Board proposes annual privacy report, agency coordination
The draft report, whose details are being ironed out at the quarterly meeting of an advisory board chartered by the Commerce Department's National Institute of Standards and Technology, recommends an array of changes to federal privacy practices. Although the board's members acknowledged the outdated nature of the 1974 Privacy Act that governs those practices, they said there is room to improve privacy practices within constraints of the law.
The draft report, compiled by the Computer System Security and Privacy Advisory Board (CSSPAB), currently includes four recommendations, with the most detailed suggestions being in the area of documenting and strengthening privacy practices. The annual report contemplated by the board would identify and categorize privacy officers' positions and responsibilities, and "explain any apparent inconsistencies from agency to agency."
The report then could be the springboard to establishing a federal privacy officers' committee--analogous to the existing Federal CIO Council for chief information officers--and enhance the stature of privacy officers within their agencies.
Franklin Reeder, chairman of the CSSPAB and a former Office of Management and Budget executive in the Clinton administration, said the recommendations seek to answer questions about "government's use of personal information about individuals, and specifically whether the Privacy Act is administered properly and how [enforcement] can be improved."

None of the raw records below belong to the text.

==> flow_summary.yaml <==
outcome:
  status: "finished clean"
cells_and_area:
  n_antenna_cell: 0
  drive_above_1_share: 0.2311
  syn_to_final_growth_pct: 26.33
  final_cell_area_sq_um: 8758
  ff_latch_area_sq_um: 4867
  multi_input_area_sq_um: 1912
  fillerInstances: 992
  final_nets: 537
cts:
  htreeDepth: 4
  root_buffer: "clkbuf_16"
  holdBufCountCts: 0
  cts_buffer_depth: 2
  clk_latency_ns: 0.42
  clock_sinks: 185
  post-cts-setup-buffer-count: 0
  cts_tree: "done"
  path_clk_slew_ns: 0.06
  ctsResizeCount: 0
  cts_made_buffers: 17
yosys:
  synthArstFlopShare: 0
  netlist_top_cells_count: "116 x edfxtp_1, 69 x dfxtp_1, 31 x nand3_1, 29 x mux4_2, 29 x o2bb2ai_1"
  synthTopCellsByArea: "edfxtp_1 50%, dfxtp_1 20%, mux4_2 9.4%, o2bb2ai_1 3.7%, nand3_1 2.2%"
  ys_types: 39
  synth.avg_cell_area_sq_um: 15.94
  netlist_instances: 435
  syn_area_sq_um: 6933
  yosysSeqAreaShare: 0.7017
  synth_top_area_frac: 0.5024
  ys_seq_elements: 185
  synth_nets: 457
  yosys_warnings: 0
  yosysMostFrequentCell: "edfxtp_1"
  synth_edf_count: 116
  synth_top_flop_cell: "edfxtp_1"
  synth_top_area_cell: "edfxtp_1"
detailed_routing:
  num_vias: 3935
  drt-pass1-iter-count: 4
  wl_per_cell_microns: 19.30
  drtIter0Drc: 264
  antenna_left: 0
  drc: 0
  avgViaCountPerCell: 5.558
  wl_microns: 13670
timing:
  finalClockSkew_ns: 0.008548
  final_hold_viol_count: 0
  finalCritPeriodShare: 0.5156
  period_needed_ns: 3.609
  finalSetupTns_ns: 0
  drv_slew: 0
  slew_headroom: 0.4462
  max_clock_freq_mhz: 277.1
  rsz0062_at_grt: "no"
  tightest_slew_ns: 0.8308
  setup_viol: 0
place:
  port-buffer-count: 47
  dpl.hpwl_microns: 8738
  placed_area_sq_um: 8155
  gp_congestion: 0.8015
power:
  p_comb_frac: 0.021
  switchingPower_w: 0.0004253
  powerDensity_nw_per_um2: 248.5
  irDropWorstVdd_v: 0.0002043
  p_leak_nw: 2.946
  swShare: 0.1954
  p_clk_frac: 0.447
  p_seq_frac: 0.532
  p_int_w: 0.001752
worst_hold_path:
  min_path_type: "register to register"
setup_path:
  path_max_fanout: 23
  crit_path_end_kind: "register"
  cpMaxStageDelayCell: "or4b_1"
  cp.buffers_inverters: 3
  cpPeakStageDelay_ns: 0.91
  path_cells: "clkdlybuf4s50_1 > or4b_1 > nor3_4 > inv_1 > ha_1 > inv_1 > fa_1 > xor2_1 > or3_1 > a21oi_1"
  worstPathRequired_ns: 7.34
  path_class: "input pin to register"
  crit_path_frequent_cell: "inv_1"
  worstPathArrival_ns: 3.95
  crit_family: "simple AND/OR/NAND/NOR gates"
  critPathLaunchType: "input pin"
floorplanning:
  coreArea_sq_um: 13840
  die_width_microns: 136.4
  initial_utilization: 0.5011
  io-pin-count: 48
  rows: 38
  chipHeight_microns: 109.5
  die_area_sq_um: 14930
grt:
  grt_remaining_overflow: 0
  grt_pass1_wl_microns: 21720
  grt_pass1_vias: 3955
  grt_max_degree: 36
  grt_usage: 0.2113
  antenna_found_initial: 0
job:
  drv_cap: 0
[config.mk]
export PLATFORM = sky130hd
export DESIGN_NAME = mask_share_gen
export DESIGN_NICKNAME = d
export VERILOG_FILES = /design/src/rtl/mask_share_gen.sv
export SDC_FILE = /design/constraint.sdc
export NUM_CORES = 1
export LEC_CHECK = 0
export CAP_MARGIN = 20
export CORE_MARGIN = 3
export CORE_UTILIZATION = 45
export CTS_CLUSTER_DIAMETER = 200
export DETAILED_ROUTE_END_ITERATION = 8
export PLACE_DENSITY = 0.68
export SYNTH_ARGS = -nofsm -noshare
export SYNTH_HDL_FRONTEND = slang
export SYNTH_SLANG_ARGS = --single-unit
[constraint.sdc]
create_clock -name clk -period 3.95 [get_ports clk]
set_input_delay 0.79 -clock clk [delete_from_list [all_inputs] [get_ports clk]]
set_output_delay 0.79 -clock clk [all_outputs]
set_load 0.01 [all_outputs]
[src/rtl/mask_share_gen.sv]
// Generates 2-share masked encodings of x/y plus fresh randomness for a masked
// multiplier, drawing mask triples from an LFSR-fed FIFO of precomputed entries.
module mask_share_gen #(
  parameter logic [15:0] SEED  = 16'hACE1,
  parameter int          DEPTH = 8
) (
  input  logic                       clk,
  input  logic                       rst_n,
  input  logic                       in_valid,
  output logic                       in_ready,
  input  logic                       x_in,
  input  logic                       y_in,
  output logic                       out_valid,
  input  logic                       out_ready,
  output logic [1:0]                 x_sh,
  output logic [1:0]                 y_sh,
  output logic                       r1,
  input  logic                       seed_load,
  input  logic [15:0]                seed_val,
  output logic [$clog2(DEPTH):0]     fill_level
);

  localparam int AW = $clog2(DEPTH);
  localparam int CW = AW + 1;

  typedef enum logic {FILL, RUN} state_e;

  state_e          state_q, state_d;
  logic [15:0]     lfsr_q, lfsr_d;
  logic [2:0]      mem_q [DEPTH];
  logic [AW-1:0]   wr_ptr_q, rd_ptr_q;
  logic [CW-1:0]   count_q, count_d;
  logic            out_valid_q;
  logic [1:0]      x_sh_q, y_sh_q;
  logic            r1_q;
  logic            push, pop;
  logic [2:0]      head;

  assign pop  = in_valid & in_ready;
  assign push = !seed_load && ((count_q != CW'(DEPTH)) || pop);
  assign head = mem_q[rd_ptr_q];

  // A reseed value of zero would lock the LFSR, so fall back to SEED.
  always_comb begin
    lfsr_d = {lfsr_q[14:0], lfsr_q[15] ^ lfsr_q[13] ^ lfsr_q[12] ^ lfsr_q[10]};
    if (seed_load) lfsr_d = (seed_val == 16'h0) ? SEED : seed_val;
  end

  always_comb begin
    count_d = count_q + CW'(push) - CW'(pop);
    if (seed_load) count_d = '0;
  end

  // FSM: state register
  // NOTE: sequential state uses non-blocking assignments so every register
  // samples the pre-edge values regardless of process ordering.
  always_ff @(posedge clk or negedge rst_n) begin
    if (!rst_n) state_q <= FILL;
    else        state_q <= state_d;
  end

  // FSM: next state
  always_comb begin
    state_d = state_q;
    unique case (state_q)
      FILL: if (!seed_load && count_d == CW'(DEPTH)) state_d = RUN;
      RUN:  if (seed_load) state_d = FILL;
      default: state_d = FILL;
    endcase
  end

  // FSM: outputs; reseed wins over any accept in the same cycle
  always_comb begin
    in_ready = (state_q == RUN) && (count_q != '0) &&
               (!out_valid_q || out_ready) && !seed_load;
  end

  always_ff @(posedge clk or negedge rst_n) begin
    if (!rst_n) begin
      lfsr_q   <= SEED;
      count_q  <= '0;
      wr_ptr_q <= '0;
      rd_ptr_q <= '0;
    end else begin
      lfsr_q  <= lfsr_d;
      count_q <= count_d;
      if (seed_load) begin
        wr_ptr_q <= '0;
        rd_ptr_q <= '0;
      end else begin
        if (push) wr_ptr_q <= wr_ptr_q + 1'b1;
        if (pop)  rd_ptr_q <= rd_ptr_q + 1'b1;
      end
    end
  end

  // NOTE: the storage array has no reset; occupancy is tracked by count_q,
  // so stale contents are never read and the array maps to plain RAM/flops.
  always_ff @(posedge clk) begin
    if (push) mem_q[wr_ptr_q] <= lfsr_q[2:0];
  end

  always_ff @(posedge clk or negedge rst_n) begin
    if (!rst_n) begin
      out_valid_q <= 1'b0;
      x_sh_q      <= '0;
      y_sh_q      <= '0;
      r1_q        <= 1'b0;
    end else if (seed_load) begin
      out_valid_q <= 1'b0;
    end else if (pop) begin
      out_valid_q <= 1'b1;
      x_sh_q      <= {x_in ^ head[0], head[0]};
      y_sh_q      <= {y_in ^ head[1], head[1]};
      r1_q        <= head[2];
    end else if (out_ready) begin
      out_valid_q <= 1'b0;
    end
  end

  assign out_valid  = out_valid_q;
  assign x_sh       = x_sh_q;
  assign y_sh       = y_sh_q;
  assign r1         = r1_q;
  assign fill_level = count_q;

endmodule

==> flow_metrics.py, run 1 <==
metrics = {
    "placed_design": {
        "dp_hpwl_um": 3460,
        "pre_cts_slack_ps": 699,
        "io_buffer_count": 33,
        "dpl_cell_area_um2": 2890,
        "gp_congestion": 0.825,
        "placedCellCount": 278,
    },
    "routing": {
        "drtPass1Iterations": 4,
        "vias_per_cell": 5.25,
        "wl_per_cell_um": 16.0,
        "drtIter0Drc": 95,
        "antenna_left": 0,
        "num_vias": 1544,
        "wirelength_um": 4710,
        "drc": 0,
    },
    "finish": {
        "n_antenna_cell": 0,
        "instances_no_fill": 294,
        "utilization_pct": 58.4,
        "layout-drive-gt1-share_pct": 16.1,
        "synthToLayoutAreaGrowth_pct": 22.7,
        "nNetsFinal": 250,
        "mostFrequentLayoutCells": "clkdlybuf4s50_1, dfrtp_1, edfxtp_1",
        "fin_area_um2": 3060,
        "final_common_cell": "clkdlybuf4s50_1",
    },
    "setup_path": {
        "cp-end-kind": "flip-flop",
        "cp.arrival_ps": 3250,
        "cp.required_ps": 4190,
        "path_class": "in -> reg",
        "cp_max_fo": 6,
        "worst_setup_path_start_kind": "input pin",
    },
    "sta": {
        "layout_min_cycle_time_ps": 3000,
        "clock_skew_ps": 8.55,
        "slew_viol_final": 0,
        "worst_slack_ps": 945,
        "rsz0062_at_grt": "no",
        "post-route-period-util_pct": 76.1,
        "max_slew.worst_pin.slew_ps": 658,
        "max_freq_mhz": 333,
        "finalSetupViolations": 0,
        "relSlewSlack_pct": 55.7,
        "setup_tns_ps": 0,
        "final_hold_viol_count": 0,
    },
    "global_routing": {
        "grt_pass1_wl_um": 7960,
        "grt_overflow": 0,
        "grt_pass1_vias": 1630,
        "grt_max_degree": 34,
        "track_usage_pct": 16.6,
        "antenna_found_initial": 0,
    },
    "synthesis": {
        "yosys_warnings": 0,
        "syn_inst": 179,
        "synth_compound_area_share_pct": 8.99,
        "ys_seq_area_share_pct": 62.4,
        "syn_avg_cell_area_um2": 13.9,
        "synth_simple_gate_area_share_pct": 9.79,
        "yosysUniqueCellTypes": 35,
        "synth_top_area_share_pct": 28.9,
        "yosys.area_share.adder_pct": 4.32,
        "synth_top_area_cell": "edfxtp_1",
        "yosys-top-cells-area": "edfxtp_1, dfrtp_1, dfstp_2, mux4_2, ha_1",
        "synth-xor-area-share_pct": 2.81,
        "ys_ff_latch": 57,
        "synth_top_family_by_area": "simple AND/OR/NAND/NOR gates",
        "synthMuxAreaShare_pct": 8.43,
        "syn_area_um2": 2490,
    },
    "clock_tree": {
        "clock_latency_ps": 320,
        "cts_htree_levels": 3,
        "cts.repair.resized": 0,
        "cts.clk_slew.worst_paths_ps": 60,
        "cts_setup_buffers": 0,
        "cts_tree": "done",
        "ctsHoldBuffers": 0,
        "numClockSinks": 57,
        "clock_path_buffers": 2,
        "cts_buffers": 9,
        "clock-root-buffer": "clkbuf_8",
    },
    "power_and_ir_drop": {
        "p_leak_nw": 1.18,
        "ir_drop_mv": 0.242,
        "p_comb_share_pct": 25.2,
        "clkPwrFrac_pct": 26.5,
        "power.share.switching_pct": 29.2,
        "seqPwrFrac_pct": 48.2,
        "p_per_area_nw_per_um2": 554,
        "p_int_w": 0.00120,
        "switching_power_w": 0.000494,
    },
    "run_status": {
        "status": "finished, final reports clean",
    },
    "floorplanning": {
        "fp.dieH_um": 80.4,
        "pin_count": 34,
        "num_rows": 26,
        "coreArea_um2": 5240,
        "die_area_um2": 6470,
        "start_util_pct": 47.6,
        "die_w_um": 80.4,
    },
    "min_path": {
        "hold_class": "reg -> reg",
    },
    "flow_run": {
        "maxCapViolCount": 0,
    },
}
-- power by group through the flow --
stage / registers [W] / clock network, W / logic, W
6_report: 0.000817 / 0.000449 / 0.000427
3_5_place_dp: 0.000828 / 0 / 0.000431
5_1_grt: 0.000830 / 0.000488 / 0.000480
4_1_cts: 0.000818 / 0.000463 / 0.000433
3_3_place_gp: 0.000820 / 0 / 0.000414
2_1_floorplan: 0.000818 / 0 / 0.000253
==> config.mk <==
export PLATFORM = sky130hd
export DESIGN_NAME = video_timing_gen
export DESIGN_NICKNAME = d
export VERILOG_FILES = /design/src/rtl/vtg_pkg.sv /design/src/rtl/vtg_axis_counter.sv /design/src/rtl/video_timing_gen.sv
export SDC_FILE = /design/constraint.sdc
export NUM_CORES = 1
export LEC_CHECK = 0
export CORE_MARGIN = 10
export CORE_UTILIZATION = 50
export CTS_CLUSTER_DIAMETER = 50
export DETAILED_ROUTE_END_ITERATION = 8
export PLACE_DENSITY = 0.74
export SYNTH_ARGS = -nofsm -noshare
export SYNTH_HDL_FRONTEND = slang
export SYNTH_SLANG_ARGS = --single-unit
==> constraint.sdc <==
create_clock -name clk -period 4.5 [get_ports clk]
set_input_delay 1.35 -clock clk [delete_from_list [all_inputs] [get_ports clk]]
set_output_delay 1.35 -clock clk [all_outputs]
set_load 0.05 [all_outputs]
==> src/rtl/vtg_pkg.sv <==
// Shared types and timing helpers for the video timing generator.
package vtg_pkg;

    typedef enum logic [1:0] {
        IDLE  = 2'd0,
        RUN   = 2'd1,
        DRAIN = 2'd2
    } state_t;

    function automatic int axis_total(input int display, input int front, input int sync, input int back);
        return display + front + sync + back;
    endfunction

    function automatic int sync_start(input int display, input int front);
        return display + front;
    endfunction

    function automatic int sync_end(input int display, input int front, input int sync);
        return display + front + sync - 1;
    endfunction

endpackage

==> src/rtl/vtg_axis_counter.sv <==
// One raster axis: position counter plus registered sync/active decode of the next position.
module vtg_axis_counter
    import vtg_pkg::*;
#(
    parameter int DISPLAY = 800,
    parameter int FRONT   = 56,
    parameter int SYNC    = 120,
    parameter int BACK    = 64,
    parameter int POL     = 1,
    parameter int CNT_W   = 11
) (
    input  logic             clk,
    input  logic             rst,
    input  logic             ce,
    input  logic             clr,
    input  logic             inc,
    output logic [CNT_W-1:0] pos,
    output logic             wrap,
    output logic             sync,
    output logic             active
);

    localparam int TOTAL = axis_total(DISPLAY, FRONT, SYNC, BACK);
    localparam logic [CNT_W-1:0] LAST     = CNT_W'(TOTAL - 1);
    localparam logic [CNT_W-1:0] S_START  = CNT_W'(sync_start(DISPLAY, FRONT));
    localparam logic [CNT_W-1:0] S_END    = CNT_W'(sync_end(DISPLAY, FRONT, SYNC));
    localparam logic [CNT_W-1:0] DISP_END = CNT_W'(DISPLAY);
    localparam logic             ACT      = (POL != 0);

    logic [CNT_W-1:0] pos_next;
    logic             at_last;

    assign at_last = (pos == LAST);
    assign wrap    = inc && at_last;

    always_comb begin
        pos_next = pos;
        if (clr)
            pos_next = '0;
        else if (inc)
            pos_next = at_last ? '0 : pos + CNT_W'(1);
    end

    // Decode is taken from pos_next so the flags line up with pos on the same cycle;
    // clr forces the blanked (idle) levels.
    always_ff @(posedge clk or posedge rst) begin
        if (rst) begin
            pos    <= '0;
            sync   <= ~ACT;
            active <= 1'b0;
        end else if (ce) begin
            pos    <= pos_next;
            sync   <= (!clr && pos_next >= S_START && pos_next <= S_END) ? ACT : ~ACT;
            active <= !clr && (pos_next < DISP_END);
        end
    end

endmodule

==> src/rtl/video_timing_gen.sv <==
// Raster timing generator with run/stop handshake (stop completes the frame).
// Optional VTG_PREFETCH_EN adds one-step-ahead position outputs.
module video_timing_gen
    import vtg_pkg::*;
#(
    parameter int H_DISPLAY = 800,
    parameter int H_FRONT   = 56,
    parameter int H_SYNC    = 120,
    parameter int H_BACK    = 64,
    parameter int V_DISPLAY = 600,
    parameter int V_FRONT   = 37,
    parameter int V_SYNC    = 6,
    parameter int V_BACK    = 23,
    parameter int H_POL     = 1,
    parameter int V_POL     = 1,
    parameter int CNT_W     = 11
) (
    input  logic             clk,
    input  logic             rst,
    input  logic             ce,
    input  logic             run,
    output logic             busy,
    output logic [CNT_W-1:0] hpos,
    output logic [CNT_W-1:0] vpos,
    output logic             hsync,
    output logic             vsync,
    output logic             display_on,
    output logic             line_start,
    output logic             frame_start
`ifdef VTG_PREFETCH_EN
    ,
    output logic [CNT_W-1:0] nxt_hpos,
    output logic [CNT_W-1:0] nxt_vpos,
    output logic             nxt_display_on
`endif
);

    localparam logic [CNT_W-1:0] H_LAST = CNT_W'(axis_total(H_DISPLAY, H_FRONT, H_SYNC, H_BACK) - 1);
    localparam logic [CNT_W-1:0] V_LAST = CNT_W'(axis_total(V_DISPLAY, V_FRONT, V_SYNC, V_BACK) - 1);

    state_t state_reg, state_next;
    logic   frame_last;
    logic   cnt_clr, h_inc, h_wrap, v_wrap;
    logic   h_active, v_active;

    assign frame_last = (hpos == H_LAST) && (vpos == V_LAST);

    // A stop request seen on the last pixel of a frame halts right there, whether
    // or not the FSM had already entered DRAIN.
    always_comb begin
        state_next = state_reg;
        case (state_reg)
            IDLE:    if (run) state_next = RUN;
            RUN:     if (!run) state_next = frame_last ? IDLE : DRAIN;
            DRAIN:   if (run) state_next = RUN;
                     else if (frame_last) state_next = IDLE;
            default: state_next = IDLE;
        endcase
    end

    // Leaving IDLE presents (0,0) without incrementing.
    assign cnt_clr = (state_next == IDLE);
    assign h_inc   = (state_reg != IDLE);

    vtg_axis_counter #(
        .DISPLAY(H_DISPLAY), .FRONT(H_FRONT), .SYNC(H_SYNC), .BACK(H_BACK),
        .POL(H_POL), .CNT_W(CNT_W)
    ) u_h_axis (
        .clk(clk), .rst(rst), .ce(ce), .clr(cnt_clr), .inc(h_inc),
        .pos(hpos), .wrap(h_wrap), .sync(hsync), .active(h_active)
    );

    vtg_axis_counter #(
        .DISPLAY(V_DISPLAY), .FRONT(V_FRONT), .SYNC(V_SYNC), .BACK(V_BACK),
        .POL(V_POL), .CNT_W(CNT_W)
    ) u_v_axis (
        .clk(clk), .rst(rst), .ce(ce), .clr(cnt_clr), .inc(h_wrap),
        .pos(vpos), .wrap(v_wrap), .sync(vsync), .active(v_active)
    );

    always_ff @(posedge clk or posedge rst) begin
        if (rst) begin
            state_reg   <= IDLE;
            busy        <= 1'b0;
            line_start  <= 1'b0;
            frame_start <= 1'b0;
        end else if (ce) begin
            state_reg   <= state_next;
            busy        <= (state_next != IDLE);
            line_start  <= (state_next != IDLE) && ((state_reg == IDLE) || h_wrap);
            frame_start <= (state_next != IDLE) && ((state_reg == IDLE) || v_wrap);
        end
    end

    // Both axis flags are registered and forced low while idle.
    assign display_on = h_active && v_active;

`ifdef VTG_PREFETCH_EN
    localparam logic [CNT_W-1:0] H_DISP_END = CNT_W'(H_DISPLAY);
    localparam logic [CNT_W-1:0] V_DISP_END = CNT_W'(V_DISPLAY);

    always_comb begin
        nxt_hpos = '0;
        nxt_vpos = '0;
        if (busy) begin
            nxt_hpos = (hpos == H_LAST) ? '0 : hpos + CNT_W'(1);
            nxt_vpos = vpos;
            if (hpos == H_LAST)
                nxt_vpos = (vpos == V_LAST) ? '0 : vpos + CNT_W'(1);
        end
    end

    assign nxt_display_on = busy && (nxt_hpos < H_DISP_END) && (nxt_vpos < V_DISP_END);
`endif

endmodule

==> results.sh <==
export IMPL_status="finished, final reports clean"
export IMPL_die_x_um=87.88
export IMPL_synth_edf_count=0
export IMPL_viasPerCell=6.504
export IMPL_synth_top_family_by_area="simple AND/OR/NAND/NOR gates"
export IMPL_post_route_min_period_ns=3.212
export IMPL_track_usage_pct=17.80
export IMPL_arrival_ns=1.86
export IMPL_dp_hpwl_mm=4.598
export IMPL_cp_num_buf_inv=1
export IMPL_place_congestion=0.9100
export IMPL_ys_seq_area_share_pct=33.68
export IMPL_post_cts_buffers=0
export IMPL_r2r_end="u_v_axis.sync$_DFFE_PP0P_"
export IMPL_hold_violations=0
export IMPL_row_count=24
export IMPL_whs_endpoint="busy$_DFFE_PP0P_"
export IMPL_num_vias=2335
export IMPL_htreeDepth=2
export IMPL_wl_met2_mm=2.880
export IMPL_dr_pass1_iters=7
export IMPL_design_die_area_um2=7722
export IMPL_power_density_nw_per_um2=290.9
export IMPL_layout_setup_ws_ns=1.288
export IMPL_cpPeakStageDelay_ns=0.91
export IMPL_ctsResizeCount=0
export IMPL_syn_area_um2=2303
export IMPL_num_nets_final=313
export IMPL_synth_top_area_cell="dfrtp_1"
export IMPL_setup_viol=0
export IMPL_crit_family="buffers and inverters"
export IMPL_worst_pin_slew_ns=0.6736
export IMPL_clockRootBuffer="clkbuf_8"
export IMPL_drt_total_wl_mm=6.517
export IMPL_hold_start="busy$_DFFE_PP0P_"
export IMPL_clock_sinks=31
export IMPL_finClkSkew_ns=0.004163
export IMPL_grt_start_max_net_pins=32
export IMPL_fmax_mhz=311.3
export IMPL_synth_compound_area_share_pct=24.12
export IMPL_fin_setup_tns_ns=0
export IMPL_drive_gt1_share_pct=8.469
export IMPL_cts_buffer_depth=2
export IMPL_antenna_found_initial=0
export IMPL_core_area_um2=4414
export IMPL_crit_path_start_kind="flop"
export IMPL_max_slew_margin_rel_pct=54.82
export IMPL_worst_r2r_cell_count=8
export IMPL_hp_class="flop to flop"
export IMPL_cp_slowest_cell="clkdlybuf4s50_1"
export IMPL_rsz0062_at_grt="no"
export IMPL_stdcell_count=359
export IMPL_synthCells=281
export IMPL_yosys_top_cells_area="dfrtp_1 (34%), o21ai_0 (7.2%), nand2_1 (5.4%)"
export IMPL_start_util_pct=52.18
export IMPL_crit_chain="clkdlybuf4s50_1"
export IMPL_avgRoutedWirePerCell_um=18.15
export IMPL_startpoint="u_v_axis.pos[2]$_DFFE_PP0P_"
export IMPL_endpoint_kind="output port"
export IMPL_yosysTopAreaCellShare_pct=33.68
export IMPL_hold_buffers=0
export IMPL_highest_layer="met4"
export IMPL_p_leak_nw=1.089
export IMPL_dpl_cell_count=351
export IMPL_wl_met3_um=641
export IMPL_fin_crit_sh_pct=71.38
export IMPL_muxShareOfSynthArea_pct=1.901
export IMPL_boundaryPins=32
export IMPL_cts_tree="yes"
export IMPL_clk_latency_ns=0.29
export IMPL_portBuffers=31
export IMPL_synth_fa_ha_area_share_pct=1.630
export IMPL_cp_required_ns=3.15
export IMPL_die_h_um=87.88
export IMPL_worstSetupPathType="flop to output port"
export IMPL_synth_area_per_cell_um2=8.197
export IMPL_ys_warn_count=0
export IMPL_drtAntennaViolNets=0
export IMPL_r2r_start="u_h_axis.pos[0]$_DFFE_PP0P_"
export IMPL_diodes=0
export IMPL_ys_types=62
export IMPL_cap_violations=0
export IMPL_clkSlewWorstSetupHoldPaths_ns=0.07
export IMPL_m1WireLength_mm=2.803
export IMPL_irDropWorstVdd_mv=0.1935
export IMPL_ys_flop_type="dfrtp_1"
export IMPL_critPathMaxFanout=16
export IMPL_grt_ovfl_total=0
export IMPL_grt_pass1_wl_mm=11.13
export IMPL_drc=0
export IMPL_synth_seq_cells=31
export IMPL_power_total_mw=0.7983
export IMPL_grt_pass1_vias=2168
export IMPL_syn2layout_area_growth_pct=19.12
export IMPL_hold_depth=1
export IMPL_final_max_slew_viol_count=0
export IMPL_synth_simple_gate_area_share_pct=30.42
export IMPL_pre_cts_slack_ns=1.132
export IMPL_r2r_setup_slack_ns=1.63
export IMPL_whs_ns=0.4812
export IMPL_ys_async_sr_fraction_pct=100.0
export IMPL_cts_made_buffers=5
export IMPL_syn_nets=288
export IMPL_synthXorXnorAreaFrac_pct=3.368
export IMPL_first_iter_violations=324
[layout by cell type (no fill, tap or decap), drive strengths merged, types with 5 or more instances in the layout]
cell type       n
o21ai          34
nand2          33
dfrtp          31
clkdlybuf4s50  31
nand3          19
nor2           16
nand4          10
inv            10
a21oi          10
nor3           10
clkbuf          6
o31ai           6
a22o            5
xnor2           5
[how the worst max path moves through the flow]
stage	end	cells past startpoint
CTS	vpos[2]	1
floorplan	u_h_axis.sync$_DFFE_PP0P_	7
global route	u_v_axis.sync$_DFFE_PP0P_	8
detailed placement	u_v_axis.sync$_DFFE_PP0P_	8
global placement	u_v_axis.sync$_DFFE_PP0P_	8
finish	vpos[2]	1
[logic make-up after synthesis]
group / count (synthesis)
simple gates: 124
compound gates: 85
xor+xnor: 8
buf+inv: 26
fa+ha+maj: 3
flops: 31
mux: 4
[cells in the mapped netlist (2+ instances only)]
cell / count
dfrtp_1: 31
a21boi_0: 2
o21ai_0: 33
and2_1: 2
a22o_1: 5
buf_2: 5
or3_1: 4
xor2_1: 3
mux2_2: 3
nand3b_1: 2
a21o_1: 3
xnor2_1: 4
o31ai_1: 5
and4_1: 4
nand2_1: 33
nand3_1: 18
nor2b_1: 2
o22ai_1: 4
and3_1: 4
nand4_1: 10
nor3_1: 10
inv_1: 10
nor4_4: 2
a21oi_1: 10
nand2b_1: 3
or2_2: 3
clkbuf_1: 9
ha_1: 3
a211oi_1: 2
nor2_1: 16
a31oi_1: 4
or4_4: 2
[routing by layer]
layer | track usage [%] | vias up
li1 | - | 1104
met1 | 23.83 | 1081
met2 | 25.93 | 127
met4 | 8.116 | 0
met5 | 0 | -
met3 | 4.921 | 23
[power breakdown]
part / switching, mW / total, mW / leakage [nW] / internal (mW)
clock: 0.109 / 0.288 / 0.0612 / 0.179
combinational: 0.130 / 0.188 / 0.608 / 0.0581
sequential: 0.0243 / 0.322 / 0.419 / 0.298
[final cells by class]
class                      instances  area (um^2)
fill                             381         1670
multi-input combinational        224         1415
sequential                        31        775.7
timing repair buffer              34        332.8
clock buffer                       6        82.58
tap                               52        65.06
inverter                          10        37.54
clock inverter                     2        35.03
[metrics by stage]
stage / cell area, um^2 / utilization [%]
3_5_place_dp: 2626 / 59.50
3_3_place_gp: 2626 / 59.50
2_1_floorplan: 2303 / -
4_1_cts: 2744 / 62.16
5_1_grt: 2744 / 62.16
6_report: 2744 / 62.16
(Power assumes the default switching activity.)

Although the act's requirements for disclosures about government use of information were intended to strengthen citizens' confidence about their personal information, "it is not clear that those disclosures mean anything anymore," Reeder said, adding that he wants to stimulate debate about whether the act needs to be changed.
He also said the tendency for federal agencies to share information--the practice that the Privacy Act was designed to regulate--"has been exacerbated by the [post-terrorism] demand for even more interchange of information under the guise of finding potential wrongdoers."
The other three CSSPAB recommendations include exploring ways to balance the threat and benefit of open Internet access to public records, beginning to study the ways that government utilizes private-sector databases, and creating a mechanism for evaluating how the government could utilize privacy tools such as the Platform for Privacy Preferences (P3P) technology.
The 12-member committee was created in 1987 to examine issues arising from the growing interchange between corporate and government computer technology. It consists of four representatives from the government, four from the technology industry and four from non-technology businesses.
At Tuesday's CSSPAB meeting, Al Stapleton of the General Accounting Office's information technology group, apprised the committee of a GAO study of executive branch privacy being conducted at the request of Senate Governmental Affairs Committee Chairman Joseph Lieberman, D-Conn., and House Government Reform Subcommittee on Government Efficiency Chairman Steve Horn, R-Calif.